■ Task: From the line that contains "tick_cnt <= (tick_cnt" to the last line of the records below, retype each line exactly; leave out everything else.

Data extracts Start Marker

File: src/rtl/uart_tx_cfg.sv
`timescale 1ns/1ps
// Configurable UART transmitter fed by a show-ahead FIFO. Data length, parity and
// stop-bit count are captured per frame on the pop cycle.
module uart_tx_cfg #(
    parameter int unsigned MAX_DATA    = 8,
    parameter int unsigned OVER_SAMPLE = 16
) (
    input  logic                i_clk,
    input  logic                i_rst_n,
    input  logic                i_stick,
    input  logic                i_tx_en,
    input  logic                i_fifo_empty,
    input  logic [MAX_DATA-1:0] i_tx_data,
    input  logic [4:0]          i_data_len,
    input  logic [1:0]          i_parity_mode,
    input  logic                i_stop2,
    output logic                o_fifo_rd,
    output logic                o_tx_serial,
    output logic                o_tx_busy,
    output logic                o_tx_done
);
    localparam int unsigned   CW        = $clog2(OVER_SAMPLE);
    localparam logic [CW-1:0] TICK_LAST = CW'(OVER_SAMPLE - 1);
    localparam logic [4:0]    MIN_LEN   = 5'd5;
    localparam logic [4:0]    MAX_LEN   = 5'(MAX_DATA);

    typedef enum logic [2:0] {
        IDLE   = 3'd0,
        START  = 3'd1,
        DATA   = 3'd2,
        PARITY = 3'd3,
        STOP   = 3'd4
    } state_t;

    state_t              state;
    state_t              state_next;
    logic [CW-1:0]       tick_cnt;
    logic [4:0]          bit_idx;
    logic [4:0]          idx_next;
    logic [MAX_DATA-1:0] data_q;
    logic [MAX_DATA-1:0] data_mask;
    logic [MAX_DATA-1:0] bit_sel;
    logic [4:0]          len_q;
    logic [4:0]          len_eff;
    logic [1:0]          pmode_q;
    logic                stop2_q;
    logic                armed;
    logic                accept;
    logic                bit_end;
    logic                frame_end;
    logic                finish_q;
    logic                par_en;
    logic                par_bit;
    logic                serial_next;

    always_comb begin
        len_eff = i_data_len;
        if (i_data_len < MIN_LEN) begin
            len_eff = MIN_LEN;
        end else if (i_data_len > MAX_LEN) begin
            len_eff = MAX_LEN;
        end
    end

    // armed keeps the pop strobe low until the first clock edge after reset release
    assign accept    = armed & (state == IDLE) & i_tx_en & ~i_fifo_empty;
    assign o_fifo_rd = accept;
    assign bit_end   = (state != IDLE) & i_stick & (tick_cnt == TICK_LAST);

    assign data_mask = ~({MAX_DATA{1'b1}} << len_q);
    assign bit_sel   = {{(MAX_DATA-1){1'b0}}, 1'b1} << bit_idx;
    assign par_en    = (pmode_q == 2'b01) || (pmode_q == 2'b10);
    assign par_bit   = (^(data_q & data_mask)) ^ pmode_q[1];

    always_comb begin
        state_next = state;
        idx_next   = bit_idx;
        frame_end  = 1'b0;
        case (state)
            IDLE: begin
                if (accept) begin
                    state_next = START;
                    idx_next   = '0;
                end
            end
            START: begin
                if (bit_end) state_next = DATA;
            end
            DATA: begin
                if (bit_end) begin
                    if (bit_idx == len_q - 5'd1) begin
                        idx_next   = '0;
                        state_next = par_en ? PARITY : STOP;
                    end else begin
                        idx_next = bit_idx + 5'd1;
                    end
                end
            end
            PARITY: begin
                if (bit_end) state_next = STOP;
            end
            STOP: begin
                // bit_idx doubles as the stop-bit counter
                if (bit_end) begin
                    if (stop2_q && (bit_idx == '0)) begin
                        idx_next = 5'd1;
                    end else begin
                        idx_next   = '0;
                        state_next = IDLE;
                        frame_end  = 1'b1;
                    end
                end
            end
            default: begin
                state_next = IDLE;
                idx_next   = '0;
            end
        endcase
    end

    always_comb begin
        serial_next = 1'b1;
        case (state)
            START:   serial_next = 1'b0;
            DATA:    serial_next = |(data_q & bit_sel);
            PARITY:  serial_next = par_bit;
            default: serial_next = 1'b1;
        endcase
    end

    always_ff @(posedge i_clk or negedge i_rst_n) begin
        if (!i_rst_n) begin
            state       <= IDLE;
            bit_idx     <= '0;
            tick_cnt    <= '0;
            data_q      <= '0;
            len_q       <= MIN_LEN;
            pmode_q     <= '0;
            stop2_q     <= 1'b0;
            armed       <= 1'b0;
            finish_q    <= 1'b0;
            o_tx_serial <= 1'b1;
            o_tx_busy   <= 1'b0;
            o_tx_done   <= 1'b0;
        end else begin
            state   <= state_next;
            bit_idx <= idx_next;
            armed   <= 1'b1;
            if ((state == IDLE) || (state_next == IDLE)) begin
                tick_cnt <= '0;
            end else if (i_stick) begin
                tick_cnt <= (tick_cnt == TICK_LAST) ? '0 : tick_cnt + 1'b1;
            end
            if (accept) begin
                data_q  <= i_tx_data;
                len_q   <= len_eff;
                pmode_q <= i_parity_mode;
                stop2_q <= i_stop2;
            end
            o_tx_serial <= serial_next;
            o_tx_busy   <= state inside {START, DATA, PARITY, STOP};
            finish_q    <= frame_end;
            o_tx_done   <= finish_q;
        end
    end
endmodule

Data extracts End Marker

■ Solved problem:
                tick_cnt <= (tick_cnt == TICK_LAST) ? '0 : tick_cnt + 1'b1;
            end
            if (accept) begin
                data_q  <= i_tx_data;
                len_q   <= len_eff;
                pmode_q <= i_parity_mode;
                stop2_q <= i_stop2;
            end
            o_tx_serial <= serial_next;
            o_tx_busy   <= state inside {START, DATA, PARITY, STOP};
            finish_q    <= frame_end;
            o_tx_done   <= finish_q;
        end
    end
endmodule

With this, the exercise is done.